目的制备针对人淀粉样蛋白前体（APP）β分泌酶切割位点的特异性单链抗体（ScFv）,并进行鉴定。方法设计扩增单克隆抗体细胞株重链和轻链可变区基因片段VH和VL的引物,利用RT-PCR技术,从本室制备的抗人APPβ分泌酶切割位点单克隆抗体细胞株中扩增出VH和VL基因片段,然后通过重叠引物延伸法（SOE）将VH和VL基因拼接成ScFv基因片段,再将其亚克隆入原核表达载体pET-28a中,转化E.coli BL21（DE3）诱导表达,目的蛋白经镍柱纯化和复性后,用SDS-PAGE、ELISA和Western blot等方法对其检测分析。结果成功从一株抗人APPβ位点单克隆抗体细胞株2H10中扩增出VH和VL并拼接成ScFv片段,片段长744 bp,编码248个氨基酸。PCR、酶切和测序表明表达载体构建成功,转化E.coli BL21（DE3）,经IPTG诱导可以表达出约29 ku的目的蛋白,主要为包涵体形式,经镍柱纯化和复性后,获得纯度达90%以上的ScFv蛋白,ELISA和Western blot检测表明可溶性ScFv可以与人APPβ分泌酶切割位点序列短肽和全长APP结合。
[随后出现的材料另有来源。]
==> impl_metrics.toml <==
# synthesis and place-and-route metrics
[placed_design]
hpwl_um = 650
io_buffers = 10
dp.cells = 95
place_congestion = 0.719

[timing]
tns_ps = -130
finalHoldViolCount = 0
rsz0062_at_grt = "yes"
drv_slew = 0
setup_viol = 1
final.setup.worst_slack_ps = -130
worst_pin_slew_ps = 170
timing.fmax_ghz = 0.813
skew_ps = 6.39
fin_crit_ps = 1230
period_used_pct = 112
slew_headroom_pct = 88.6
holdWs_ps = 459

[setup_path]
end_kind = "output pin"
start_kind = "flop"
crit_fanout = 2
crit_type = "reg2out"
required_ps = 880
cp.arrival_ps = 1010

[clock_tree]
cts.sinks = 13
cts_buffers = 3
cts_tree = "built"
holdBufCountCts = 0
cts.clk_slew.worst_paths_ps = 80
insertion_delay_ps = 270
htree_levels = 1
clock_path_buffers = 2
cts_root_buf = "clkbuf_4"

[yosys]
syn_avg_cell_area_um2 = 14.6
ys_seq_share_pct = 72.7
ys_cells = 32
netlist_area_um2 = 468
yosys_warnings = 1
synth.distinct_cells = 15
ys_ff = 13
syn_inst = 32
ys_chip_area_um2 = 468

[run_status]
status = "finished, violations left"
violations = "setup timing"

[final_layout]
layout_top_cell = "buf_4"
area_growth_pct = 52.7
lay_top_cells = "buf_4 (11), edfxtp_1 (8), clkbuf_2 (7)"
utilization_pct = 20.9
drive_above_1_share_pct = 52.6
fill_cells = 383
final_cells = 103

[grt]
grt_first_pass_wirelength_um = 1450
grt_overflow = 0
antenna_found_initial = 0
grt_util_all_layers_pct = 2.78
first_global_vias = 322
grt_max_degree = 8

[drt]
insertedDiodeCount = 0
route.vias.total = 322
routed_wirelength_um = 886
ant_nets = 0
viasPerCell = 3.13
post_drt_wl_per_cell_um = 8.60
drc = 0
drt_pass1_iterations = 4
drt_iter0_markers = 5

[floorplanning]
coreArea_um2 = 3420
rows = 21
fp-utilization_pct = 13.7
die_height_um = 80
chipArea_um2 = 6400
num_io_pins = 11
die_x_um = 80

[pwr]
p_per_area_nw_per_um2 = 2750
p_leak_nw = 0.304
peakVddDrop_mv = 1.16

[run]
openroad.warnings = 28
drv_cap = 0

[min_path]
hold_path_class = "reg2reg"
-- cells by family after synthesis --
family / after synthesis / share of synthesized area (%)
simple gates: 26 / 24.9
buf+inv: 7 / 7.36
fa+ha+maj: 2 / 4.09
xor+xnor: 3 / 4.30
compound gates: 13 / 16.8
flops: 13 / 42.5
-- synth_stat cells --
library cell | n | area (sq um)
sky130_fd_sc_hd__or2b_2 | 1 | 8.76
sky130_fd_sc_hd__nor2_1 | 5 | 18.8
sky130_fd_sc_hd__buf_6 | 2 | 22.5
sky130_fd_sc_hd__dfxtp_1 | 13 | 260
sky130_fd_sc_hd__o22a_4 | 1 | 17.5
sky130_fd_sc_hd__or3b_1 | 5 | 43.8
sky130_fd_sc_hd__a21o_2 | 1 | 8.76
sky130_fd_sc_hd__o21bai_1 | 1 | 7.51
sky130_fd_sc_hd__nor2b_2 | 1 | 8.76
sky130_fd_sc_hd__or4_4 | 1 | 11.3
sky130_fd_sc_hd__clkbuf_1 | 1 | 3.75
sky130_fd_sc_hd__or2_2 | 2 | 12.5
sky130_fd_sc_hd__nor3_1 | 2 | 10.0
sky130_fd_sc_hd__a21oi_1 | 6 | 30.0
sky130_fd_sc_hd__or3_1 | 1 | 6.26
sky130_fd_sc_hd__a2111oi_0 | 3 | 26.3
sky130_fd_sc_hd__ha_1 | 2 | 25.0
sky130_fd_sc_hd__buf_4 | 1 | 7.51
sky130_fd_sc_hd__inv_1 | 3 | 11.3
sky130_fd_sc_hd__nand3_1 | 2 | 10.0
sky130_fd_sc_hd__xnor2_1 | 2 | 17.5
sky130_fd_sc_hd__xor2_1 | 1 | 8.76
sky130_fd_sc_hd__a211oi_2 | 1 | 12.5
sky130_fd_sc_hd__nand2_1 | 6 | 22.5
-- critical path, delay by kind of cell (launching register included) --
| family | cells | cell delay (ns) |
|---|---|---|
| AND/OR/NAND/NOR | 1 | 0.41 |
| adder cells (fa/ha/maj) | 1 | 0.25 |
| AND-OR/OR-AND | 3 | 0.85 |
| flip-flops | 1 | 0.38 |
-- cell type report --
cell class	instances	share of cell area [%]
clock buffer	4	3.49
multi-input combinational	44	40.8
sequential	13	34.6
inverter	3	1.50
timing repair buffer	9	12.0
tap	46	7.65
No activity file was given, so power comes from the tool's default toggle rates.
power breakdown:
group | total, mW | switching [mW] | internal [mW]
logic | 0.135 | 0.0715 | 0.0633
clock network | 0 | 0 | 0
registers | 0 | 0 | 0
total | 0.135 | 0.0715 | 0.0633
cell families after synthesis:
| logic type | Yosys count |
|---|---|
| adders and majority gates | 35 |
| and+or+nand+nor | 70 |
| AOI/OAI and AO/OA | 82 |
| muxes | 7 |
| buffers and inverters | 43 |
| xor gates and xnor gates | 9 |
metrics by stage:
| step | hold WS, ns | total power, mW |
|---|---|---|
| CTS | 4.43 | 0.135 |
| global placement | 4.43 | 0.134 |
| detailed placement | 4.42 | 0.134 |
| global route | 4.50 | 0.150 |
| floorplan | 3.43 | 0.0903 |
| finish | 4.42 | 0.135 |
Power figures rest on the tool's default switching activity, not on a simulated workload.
File: design.v
module sram(dout, din, addr, wr, rd, cs);
  output [7:0] dout;
  input [7:0] din;
  input [7:0] addr;
  input wr, rd, cs;
  reg [7:0] store[0:255];
  reg [7:0] out;
  assign dout = (cs && ~wr && ~rd) ? out : 8'bz;
  always @ (posedge wr)
  begin 
    if (cs) store[addr] <= din;
  end
  always @ (*)
  begin 
    if (cs && ~wr && ~rd) out <= store[addr];
  end
endmodule
File: run.sh
#!/bin/bash
# OpenROAD 26Q1-2900-gdf79404cd8, Yosys 0.63+post, stock flow scripts
make -C /OpenROAD-flow-scripts/flow DESIGN_CONFIG=/design/flow/config.mk WORK_HOME=/design/flow/orfs finish
File: config.mk
export PLATFORM = sky130hd
export DESIGN_NAME = sram
export DESIGN_NICKNAME = sram
export VERILOG_FILES = /design/flow/design.v
export SDC_FILE = /design/flow/constraint.sdc
export NUM_CORES = 4
export LEC_CHECK = 1
export CORE_UTILIZATION = 30
File: constraint.sdc
current_design sram

set clk_period 14.0
set clk_io_pct 0.2

create_clock -name clk0 -period $clk_period [get_ports {wr}]

set non_clock_inputs [all_inputs -no_clocks]
set_input_delay [expr $clk_period * $clk_io_pct] -clock clk0 $non_clock_inputs
set_output_delay [expr $clk_period * $clk_io_pct] -clock clk0 [all_outputs]
==> impl_metrics.xml <==
<?xml version="1.0" encoding="UTF-8"?>
<metrics>
  <group name="power">
    <metric name="pwr-share-clk" unit="">0.417</metric>
    <metric name="total_power" unit="mW">12.6</metric>
    <metric name="netSwitchingPower" unit="mW">2.64</metric>
    <metric name="swShare" unit="">0.210</metric>
    <metric name="power_density" unit="nW/µm²">140</metric>
    <metric name="total_leakage_power" unit="nW">26.9</metric>
    <metric name="power_report.internal_total" unit="mW">9.94</metric>
    <metric name="vdd_ir_drop_max" unit="µV">102</metric>
    <metric name="p_comb_frac" unit="">0.045</metric>
    <metric name="sequentialPowerShare" unit="">0.538</metric>
  </group>
  <group name="synth">
    <metric name="topCellsByArea" unit="">sky130_fd_sc_hd__edfxtp_1 78%, sky130_fd_sc_hd__mux4_2 15%, sky130_fd_sc_hd__a22oi_1 2.5%</metric>
    <metric name="yosys.area.top_type_share" unit="">0.784</metric>
    <metric name="synth_stat.cells" unit="">3548</metric>
    <metric name="top_area_cell" unit="">sky130_fd_sc_hd__edfxtp_1</metric>
    <metric name="synthesis_area_per_yosys" unit="µm²">78400</metric>
    <metric name="syn_area" unit="µm²">78400</metric>
    <metric name="ys_types" unit="">22</metric>
    <metric name="postSynthCellCount" unit="">3548</metric>
    <metric name="synth-warning-count" unit="">2</metric>
    <metric name="avgSynthCellArea" unit="µm²">22.1</metric>
    <metric name="ys_seq_elements" unit="">2056</metric>
  </group>
  <group name="clocking">
    <metric name="postCtsSetupRepairBufs" unit="">0</metric>
    <metric name="cts-resized-gates" unit="">0</metric>
    <metric name="cts_hold_buf" unit="">0</metric>
    <metric name="clk_pin_slew" unit="ps">60</metric>
    <metric name="cts_tree" unit="">done</metric>
    <metric name="clock_latency_at_the_later_pin_of_the_worst_skew_pair" unit="ps">950</metric>
  </group>
  <group name="setup_path">
    <metric name="timing.rr.end" unit="">out[5]$_DLATCH_P_</metric>
    <metric name="critical_path.endpoint_type" unit="">latch</metric>
    <metric name="crit_fanout" unit="">48</metric>
    <metric name="setup_crit_path_kind" unit="">input pin to latch</metric>
    <metric name="reg2reg_slack" unit="ps">4570</metric>
    <metric name="worst_setup_path_start_kind" unit="">input pin</metric>
    <metric name="worstRegToRegCells" unit="">6</metric>
    <metric name="critical_path_required" unit="ps">8180</metric>
    <metric name="timing.critical_path.arrival" unit="ps">6360</metric>
    <metric name="regToRegStartpoint" unit="">store[106][5]$_DFFE_PP_</metric>
  </group>
  <group name="final_timing">
    <metric name="fin_worst_skew" unit="ps">105</metric>
    <metric name="final_hold_violation_tally" unit="">0</metric>
    <metric name="slew_viol_final" unit="">0</metric>
    <metric name="worst_setup_slack_after_layout" unit="ps">1830</metric>
    <metric name="max_slew.worst_pin.slew" unit="ps">1210</metric>
    <metric name="maxSlewHeadroom" unit="">0.184</metric>
    <metric name="setup_violations_final" unit="">0</metric>
    <metric name="rsz_0062_raised_after_global_routing" unit="">no</metric>
    <metric name="timing.setup.tns" unit="ps">0</metric>
  </group>
  <group name="grt">
    <metric name="via_count_of_the_first_global_routing_pass" unit="">41300</metric>
    <metric name="grt_util_all_layers" unit="">0.157</metric>
    <metric name="antenna_found_initial" unit="">3</metric>
    <metric name="grt_overflow" unit="">0</metric>
    <metric name="wire_length_of_the_first_global_routing_pass" unit="µm">280000</metric>
    <metric name="grt_max_degree" unit="">113</metric>
  </group>
  <group name="floorplan">
    <metric name="die_extent_in_x" unit="µm">513</metric>
    <metric name="fp-utilization" unit="">0.302</metric>
    <metric name="area_of_the_placeable_core" unit="µm²">260000</metric>
    <metric name="die_height" unit="µm">513</metric>
    <metric name="fp.dieArea" unit="µm²">263000</metric>
    <metric name="std_cell_rows" unit="">187</metric>
    <metric name="io_pins" unit="">27</metric>
  </group>
  <group name="detailed_routing">
    <metric name="post_drt_wl_per_cell" unit="µm">26.2</metric>
    <metric name="routed_via_density" unit="">5.06</metric>
    <metric name="first_iter_violations" unit="">2351</metric>
    <metric name="highest_routing_layer_actually_used" unit="">met5</metric>
    <metric name="met3WireLength" unit="µm">29500</metric>
    <metric name="wl" unit="µm">191000</metric>
    <metric name="route.layer.met1.wl" unit="µm">63600</metric>
    <metric name="final_antenna_net_count" unit="">0</metric>
    <metric name="post-route-drc-count" unit="">0</metric>
    <metric name="num_vias" unit="">37000</metric>
    <metric name="drt_first_pass_iters" unit="">5</metric>
    <metric name="wl_met2" unit="µm">91800</metric>
  </group>
  <group name="job">
    <metric name="tool_warnings" unit="">29</metric>
    <metric name="drv.max_cap_violation_count" unit="">0</metric>
  </group>
  <group name="min_path">
    <metric name="hp-class" unit="">flop to latch</metric>
    <metric name="end_of_the_worst_hold_path" unit="">out[7]$_DLATCH_P_</metric>
    <metric name="worstHoldStart" unit="">store[51][7]$_DFFE_PP_</metric>
    <metric name="hold_depth" unit="">5</metric>
  </group>
  <group name="placement">
    <metric name="global_placement_routability_congestion" unit="">0.876</metric>
    <metric name="pre_cts_slack" unit="ps">641</metric>
    <metric name="dp_hpwl" unit="µm">113000</metric>
    <metric name="buffer_ports.inserted" unit="">26</metric>
    <metric name="placed_area" unit="µm²">83600</metric>
  </group>
  <group name="outcome">
    <metric name="status" unit="">complete, no violations</metric>
  </group>
  <group name="layout">
    <metric name="final_layout_size_suffix_gt1_frac" unit="">0.253</metric>
    <metric name="syn_to_final_growth" unit="%">14.9</metric>
    <metric name="finish.utilization" unit="">0.347</metric>
    <metric name="finish.instance_area" unit="µm²">90100</metric>
  </group>
</metrics>
**design/flow/config.mk**
```make
export PLATFORM = sky130hd
export DESIGN_NAME = bcd_7segment_decoder
export DESIGN_NICKNAME = bcd_7segment_decoder
export VERILOG_FILES = /design/flow/design.v
export SDC_FILE = /design/flow/constraint.sdc
export NUM_CORES = 4
export LEC_CHECK = 1
export CORE_AREA = 10 10 70 70
export DIE_AREA = 0 0 80 80
```
**design/flow/constraint.sdc**
```tcl
current_design bcd_7segment_decoder

set clk_period 1.6
set clk_io_pct 0.2

create_clock -name clk0 -period $clk_period

set non_clock_inputs [all_inputs -no_clocks]
set_input_delay [expr $clk_period * $clk_io_pct] -clock clk0 $non_clock_inputs
set_output_delay [expr $clk_period * $clk_io_pct] -clock clk0 [all_outputs]
```
**design/flow/design.v**
```verilog
module bcd_7segment_decoder(input[3:0]sw, output reg[6:0]seg);
always @*
    case(sw)
            0: seg = 7'b1000000;	 
			1: seg = 7'b1111001;	 
		    2: seg = 7'b0100100;	 
			3: seg = 7'b0110000;	 
			4: seg = 7'b0011001;	 
			5: seg = 7'b0010010;	 
			6: seg = 7'b0000010;	 
			7: seg = 7'b1111000;	 
			8: seg = 7'b0000000;	 
			9: seg = 7'b0010000;	 
			default: seg=7'b1111111;	 
    endcase
endmodule
```
[flow/design.v]
`timescale 1ns / 1ps
module BCD_Counter(input clk, input enable, input load, input clr, input up, input [3:0] D, output reg CO, output reg [3:0] Q);
reg[3:0] count;  
reg c;  
always @ (posedge clk) begin
    if (clr == 1'b1) begin 
        count = 0;
        c = 0;
     end
     else begin
        if (enable == 1'b1) begin  
            if (load == 1'b1) count = D;
            else begin
                if (up == 1'b1) begin  
                    count = count + 1;
                    if (count > 9) count = 0;  
                    if (count == 9) c = 1'b1;  
                    else c = 1'b0;  
             end
             else begin
                count = count - 1;  
                if ((count == 0) || (count > 9)) begin
                    count = 0;
                    c = 1'b1;
               end 
               else c = 1'b0;
           end
           end
        end
        CO = c;  
        Q = count;  
      end
    end
endmodule
[flow/constraint.sdc]
current_design BCD_Counter

set clk_period 1.7
set clk_io_pct 0.2

create_clock -name clk0 -period $clk_period [get_ports {clk}]

set non_clock_inputs [all_inputs -no_clocks]
set_input_delay [expr $clk_period * $clk_io_pct] -clock clk0 $non_clock_inputs
set_output_delay [expr $clk_period * $clk_io_pct] -clock clk0 [all_outputs]
[flow/config.mk]
export PLATFORM = sky130hd
export DESIGN_NAME = BCD_Counter
export DESIGN_NICKNAME = BCD_Counter
export VERILOG_FILES = /design/flow/design.v
export SDC_FILE = /design/flow/constraint.sdc
export NUM_CORES = 4
export LEC_CHECK = 1
export CORE_AREA = 10 10 84 84
export DIE_AREA = 0 0 94 94
[flow/run.sh]
#!/bin/bash
# OpenROAD 26Q1-2900-gdf79404cd8, Yosys 0.63+post, stock flow scripts
make -C /OpenROAD-flow-scripts/flow DESIGN_CONFIG=/design/flow/config.mk WORK_HOME=/design/flow/orfs finish
==> results.toml <==
# generated from flow reports
[status]
outcome = "finished, violations left"
violations = "setup timing"

[worst_setup_path]
r2r_setup_slack_ns = -0.0003
rr_worst_depth = 6
rr_startpoint = "count[0]$_SDFF_PP0_"
crit_fanout = 8
required_ns = 1.76
endpoint_kind = "flop"
timing.rr.end = "Q[0]$_DFFE_PN_"
criticalPathCategory = "reg -> reg"
start_kind = "flop"
arrival_ns = 1.76

[pwr]
pwr-share-seq_pct = 34.3
vdd_drop_max_uv = 241
p_comb_share_pct = 38.0
power_mw = 0.881
intPower_mw = 0.623
p_leak_nw = 0.504
clkPwrFrac_pct = 27.8
swShare_pct = 29.3
p_sw_mw = 0.258
cellPowerDensity_nw_per_um2 = 683

[worst_hold_path]
hp-class = "reg -> reg"
worstHoldStart = "c$_SDFF_PP0_"
hold_end = "c$_SDFF_PP0_"
whs_path_depth = 2

[sta]
finalHoldViolCount = 0
relSlewSlack_pct = 80.4
period_needed_ns = 1.70
drv_slew = 0
report.final.setup_viol = 1
finalClockPeriodUsage_pct = 100
rsz0062_at_grt = "yes"
hold_ws_ns = 0.533
worst_pin_slew_ns = 0.290
clock_skew_ns = 0.00339
setup_tns_ns = -0.000308
setup_ws_ns = -0.000308
fmax_ghz = 0.588

[yosys]
netlist_area_um2 = 838
synth_cells = 87
postSynth.asyncResetShare_pct = 0
syn_avg_cell_area_um2 = 9.64
ys_area_um2 = 838
postSynthSeqShare_pct = 29.9
yosysWarnings = 1
yosysCellCount = 87
synth_flops = 10
edf_count = 5
synth_top_flop_cell = "edfxtp_1"
synth_cell_type_count = 44

[final_layout]
postLayoutCellArea_um2 = 1290
drive_gt1_share_pct = 37.2
area_growth_pct = 53.7
regArea_um2 = 256
comb_area_um2 = 571
fillers = 567
mostFrequentLayoutCells = "buf_4, clkdlybuf4s50_1, edfxtp_1, nor2_1"
final_common_cell = "buf_4"

[drt]
vias = 764
drc = 0
drt_iter0_markers = 48
dr.pass1.iters = 4
via_per_inst = 4.00
wl_per_cell_um = 11.3
ant_nets = 0
routed_wl_um = 2150
diodes = 0

[floorplanning]
die-area_um2 = 8840
coreArea_um2 = 5200
fp.dieH_um = 94
rows = 26
die_w_um = 94
io_pins = 14
fp_util_pct = 16.1

[clocking]
cts.path.max_buffers = 2
cts_buffers = 3
clock.latency.late_pin_ns = 0.23
htree_levels = 1
cts_tree = "built"
clock_sinks = 10
path_clk_slew_ns = 0.05
clockRootBuffer = "clkbuf_8"
cts.hold.buffers_added = 0

[job]
warning_count = 32
drv_cap = 0

[place]
placed_area_um2 = 1200
io_buffers = 13
dp_slack_ns = -0.135
gp_congestion = 0.872
place_hpwl_um = 1770

[grt]
grt_usage_pct = 5.13
grt_antenna_before_repair = 0
grt_pass1_vias = 820
grt_overflow = 0
grt_pass1_wl_um = 3750
grt_max_degree = 11
## design/flow/design.v

```verilog
module skid_buffer
#(
  parameter int REG_OUTPUT = 1,
  parameter type type_t    = logic
)(
  input           clk,
  input           rst,
  input           in_valid_i,
  output  logic   in_ready_o,
  input   type_t  in_data_i,
  output  logic   out_valid_o,
  input           out_ready_i,
  output  type_t  out_data_o
);
  logic     valid_ff, next_valid;  
  logic     ready_ff, next_ready;
  type_t    buff_ff, next_buff;
  type_t    data_out_ff, next_data_out;  
  always_comb begin : ready_logic
    in_ready_o = ready_ff;
    next_ready = ready_ff;
    if ((in_valid_i && in_ready_o) && (out_valid_o && ~out_ready_i)) begin
      next_ready = 1'b0;
    end
    else if (out_ready_i) begin
        next_ready = 1'b1;
    end
  end : ready_logic
  always_comb begin : valid_data_logic
    next_valid = valid_ff;
    next_buff = buff_ff;
    next_data_out = data_out_ff;
    if (REG_OUTPUT == 0) begin : REG_OUTPUT_FALSE
      if (ready_ff == 1'b0) begin
        out_valid_o = 1'b1;
        out_data_o = buff_ff;
      end
      else begin
        out_valid_o = in_valid_i;
        if (in_valid_i) begin
          next_buff = in_data_i;
          out_data_o = in_data_i;
        end
        else begin
          out_data_o = '0;
        end
      end
    end : REG_OUTPUT_FALSE
    else begin : REG_OUTPUT_TRUE
      out_data_o = data_out_ff;
      out_valid_o = valid_ff;
      if ((in_valid_i && in_ready_o) && (out_valid_o && ~out_ready_i)) begin
        next_buff = in_data_i;
      end
      if (~valid_ff) begin
        next_valid = in_valid_i;
        next_data_out = in_valid_i ? in_data_i : type_t'('0);
      end
      else begin
        if (out_ready_i && ~in_valid_i && ready_ff) begin
          next_data_out = type_t'('0);
          next_valid = 1'b0;
        end
        else if (out_ready_i && ~ready_ff) begin
          next_data_out = buff_ff;
        end
        else if (out_ready_i && in_valid_i && ready_ff) begin
          next_data_out = in_data_i;
        end
      end
    end : REG_OUTPUT_TRUE
  end : valid_data_logic
  always_ff @ (posedge clk or posedge rst) begin
    if (rst) begin
      ready_ff    <= 1'b1;
      valid_ff    <= 1'b0;
      buff_ff     <= type_t'('0);
      data_out_ff <= type_t'('0);
    end
    else begin
      ready_ff    <= next_ready;
      valid_ff    <= next_valid;
      buff_ff     <= next_buff;
      data_out_ff <= next_data_out;
    end
  end
endmodule
```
结论成功构建并表达人APPβ分泌酶切割位点的特异性单链抗体,为进一步研究其生物学活性奠定基础。

英文摘要：

Aim To prepare a specific single chain Fv antibody against β-secretase cleavage site of amyloid precursor protein（APP） and identify its biological activity.Methods The VH and VL genes were cloned by RT-PCR from a murine hybridoma cell line 2H10,which produced the monoclonal antibody（mAb） against β-secretase site of human APP.SOE-PCR was used to splice the VH and VL genes to construct ScFv,which was subcloned into the prokaryotic expressing vector pET-28a.The positive clone were transformed into E.coli BL21（DE3） and induced with IPTG,target protein was purified and refolded via Ni-NTA,and was analyzed by SDS-PAGE,ELISA and Western blot.Results The VH and VL genes of mAb against human APP β-secretase site were cloned successfully and the prokaryotic expressing vector of APP β-secretase site scFv was constructed.The analysis of DNA sequencing showed that the full-length of constructed scFv gene was 744 bp,and code 248 amino acids.ScFv was expressed as inclusion body with IPTG,and showed a molecular 29 ku analyzed by SDS-PAGE and Western blot.About 90% purity of ScFv was obtained following renaturing and purifying via Ni-NTA,and the soluble ScFv exhibited the binding activity to hAPP β-secretase site analyzed by ELISA and Western blot.Conclusion A single chain Fv antibody against human APP β-secretase site is prepared,which establishes a solid basis of further studying the biological function of ScFv.